Correlating the structural evolution and charge transport in lightly doped semiconducting polymers of controlled regioregularity

As an element of organic thin-film transistors, lightly doped conjugated polymers without high off-state electrical conductivities have received considerable attention. In this study, the impact of dopant loading in a benchmark semiconducting polymer, poly(3-hexyl thiophene) (P3HT), with controlled regioregularity was systemically investigated in view of structural evolution and change in optoelectronic properties, especially in relation to transistor performance. P3HTs doped with the p-type molecular dopant 2,3,5,6-tetrafluoro-7,7,8,8-tetracyanoquinodimethane (F₄TCNQ) exhibited distinct nanostructures as the molar dopant ratio (MDR, [F₄TCNQ]/[hexylthiophene]) increased. The nucleation and crystal growth of 97 % regioregular P3HT were greatly enhanced by blending with F₄TCNQ at low-level MDRs (≤ 0.015). At MDR = 0.015, the doped P3HT film exhibiting highly ordered conjugated nanodomains yielded a superior field-effect mobility of up to 0.10 cm² V⁻¹ s⁻¹, considerably higher than the undoped P3HT (∼10⁻³ cm² V⁻¹ s⁻¹).

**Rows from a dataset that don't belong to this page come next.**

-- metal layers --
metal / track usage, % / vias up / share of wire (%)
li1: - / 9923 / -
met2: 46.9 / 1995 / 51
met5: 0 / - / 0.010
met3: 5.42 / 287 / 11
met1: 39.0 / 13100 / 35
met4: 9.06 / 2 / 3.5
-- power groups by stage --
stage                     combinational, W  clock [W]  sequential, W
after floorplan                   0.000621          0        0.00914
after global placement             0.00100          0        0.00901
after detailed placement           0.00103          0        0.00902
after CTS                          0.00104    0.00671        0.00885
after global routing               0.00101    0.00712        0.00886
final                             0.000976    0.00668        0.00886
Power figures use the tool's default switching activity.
--- src/verilog/eth_pkg.sv ---
// line symbol and transmit status types plus link constants for the CSMA/CD model
// imported by every module of the link that needs a symbol, a status or a constant
package eth_pkg;

   // symbols on a station's line and on the merged channel
   typedef enum logic [1:0] {
      sym_jam = 2'd0,   // jam after a collision
      sym_f   = 2'd1,   // frame data
      sym_nd  = 2'd2    // idle line
   } line_sym_t;

   // result of one transmit request, valid for a single cycle
   typedef enum logic [1:0] {
      st_fail    = 2'd0,
      st_success = 2'd1,
      st_na      = 2'd2   // nothing to report
   } tx_status_t;

   // data symbols per frame
   parameter int FRAME_LEN = 4;

   // jam symbols sent once a collision is seen
   parameter int JAM_LEN = 2;

   // collisions after which the request is given up
   parameter int MAX_COLLISIONS = 2;

   // burst and symbol counter width, must hold FRAME_LEN
   parameter int BURST_CNT_W = 3;

endpackage

--- src/verilog/symbol_sender.sv ---
// puts a data or jam burst onto the station's line output
// started by one-cycle pulses from the frame transmitter, answers with burst_done
`timescale 1ns/10ps
module symbol_sender (
   input  logic               clk,
   input  logic               rst_n,
   input  logic               start_data,
   input  logic               start_jam,
   output eth_pkg::line_sym_t line_out,
   output logic               burst_done
);
   import eth_pkg::*;

   // symbols still to go after the one on the line
   logic [BURST_CNT_W-1:0] sym_left;

   always_ff @(posedge clk or negedge rst_n)
   begin
      if (!rst_n)
      begin
         line_out   <= sym_nd;
         sym_left   <= '0;
         burst_done <= 1'b0;
      end
      else
      begin
         burst_done <= 1'b0;
         // jam also cuts a running data burst short
         if (start_jam)
         begin
            line_out <= sym_jam;
            sym_left <= BURST_CNT_W'(JAM_LEN - 1);
         end
         else if (start_data)
         begin
            line_out <= sym_f;
            sym_left <= BURST_CNT_W'(FRAME_LEN - 1);
         end
         else if (line_out != sym_nd)
         begin
            // last symbol just went out
            if (sym_left == '0)
            begin
               line_out   <= sym_nd;
               burst_done <= 1'b1;
            end
            else
               sym_left <= sym_left - 1'b1;
         end
      end
   end

   // the transmitter never asks for both burst kinds at once
   a_one_start: assert property (@(posedge clk) disable iff (!rst_n)
      !(start_data && start_jam))
      else $error("start_data and start_jam high together");

   a_done_pulse: assert property (@(posedge clk) disable iff (!rst_n)
      burst_done |=> !burst_done)
      else $error("burst_done wider than one cycle");

endmodule

--- src/verilog/frame_transmitter.sv ---
// CSMA/CD transmit control for one station: defer, send, jam, backoff and retry
// holds a request until it reports st_success or st_fail for one cycle
`timescale 1ns/10ps
module frame_transmitter #(
   parameter int BACKOFF_CYCLES = 2
) (
   input  logic                clk,
   input  logic                rst_n,
   input  logic                tx_req,
   input  logic                carrier_sense,
   input  logic                collision_detect,
   input  logic                burst_done,
   output logic                start_data,
   output logic                start_jam,
   output eth_pkg::tx_status_t tx_status
);
   import eth_pkg::*;

   localparam int COLL_W    = $clog2(MAX_COLLISIONS + 1);
   localparam int BACKOFF_W = $clog2(BACKOFF_CYCLES * MAX_COLLISIONS + 1);

   typedef enum logic [2:0] {
      s_idle,
      s_send,
      s_jam,
      s_backoff,
      s_report,   // status on the output
      s_settle    // requester drops tx_req here
   } tx_state_t;

   tx_state_t             state;
   logic [COLL_W-1:0]     coll_cnt;
   logic [BACKOFF_W-1:0]  backoff_cnt;

   always_ff @(posedge clk or negedge rst_n)
   begin
      if (!rst_n)
      begin
         state       <= s_idle;
         coll_cnt    <= '0;
         backoff_cnt <= '0;
         start_data  <= 1'b0;
         start_jam   <= 1'b0;
         tx_status   <= st_na;
      end
      else
      begin
         // starts and status are single-cycle pulses
         start_data <= 1'b0;
         start_jam  <= 1'b0;
         tx_status  <= st_na;
         case (state)
            s_idle:
               // defer while someone else holds the line
               if (tx_req && !carrier_sense)
               begin
                  start_data <= 1'b1;
                  state      <= s_send;
               end
            s_send:
               if (collision_detect)
               begin
                  start_jam <= 1'b1;
                  coll_cnt  <= coll_cnt + 1'b1;
                  state     <= s_jam;
               end
               else if (burst_done)
               begin
                  tx_status <= st_success;
                  coll_cnt  <= '0;
                  state     <= s_report;
               end
            s_jam:
               if (burst_done)
               begin
                  if (coll_cnt >= COLL_W'(MAX_COLLISIONS))
                  begin
                     tx_status <= st_fail;
                     coll_cnt  <= '0;
                     state     <= s_report;
                  end
                  else
                  begin
                     // wait grows with the number of collisions so far
                     backoff_cnt <= BACKOFF_W'(BACKOFF_CYCLES * coll_cnt);
                     state       <= s_backoff;
                  end
               end
            s_backoff:
               // retry goes out straight away, the backoff is the arbitration
               if (backoff_cnt == '0)
               begin
                  start_data <= 1'b1;
                  state      <= s_send;
               end
               else
                  backoff_cnt <= backoff_cnt - 1'b1;
            s_report:
               state <= s_settle;
            s_settle:
               state <= s_idle;
            default:
               state <= s_idle;
         endcase
      end
   end

   // the requester sees each result exactly once
   a_status_pulse: assert property (@(posedge clk) disable iff (!rst_n)
      tx_status != st_na |=> tx_status == st_na)
      else $error("tx_status held for more than one cycle");

endmodule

At relatively higher doping levels (MDR ≥ 0.05), the doped P3HT films showed large size aggregates with less long range order and resulted in poor transistor performances, while their electrical conductivities gradually increased as the MDR increased. Similarly, a regiorandom P3HT with 55 % regioregularity showed aggregated nanostructures as F₄TCNQ was loaded, but their electrical properties were far inferior to regioregular P3HTs in the overall MDR ranges (0.005 – 0.5). Also, a diketopyrrolopyrrole-based p-type donor-acceptor copolymer was found to exhibit the µ_FET improvement upon light doping, like the µ_FET trends in rr-P3HT and rra-P3HT. These findings would provide valuable insights into the development of various electronic applications with doped conjugated polymers.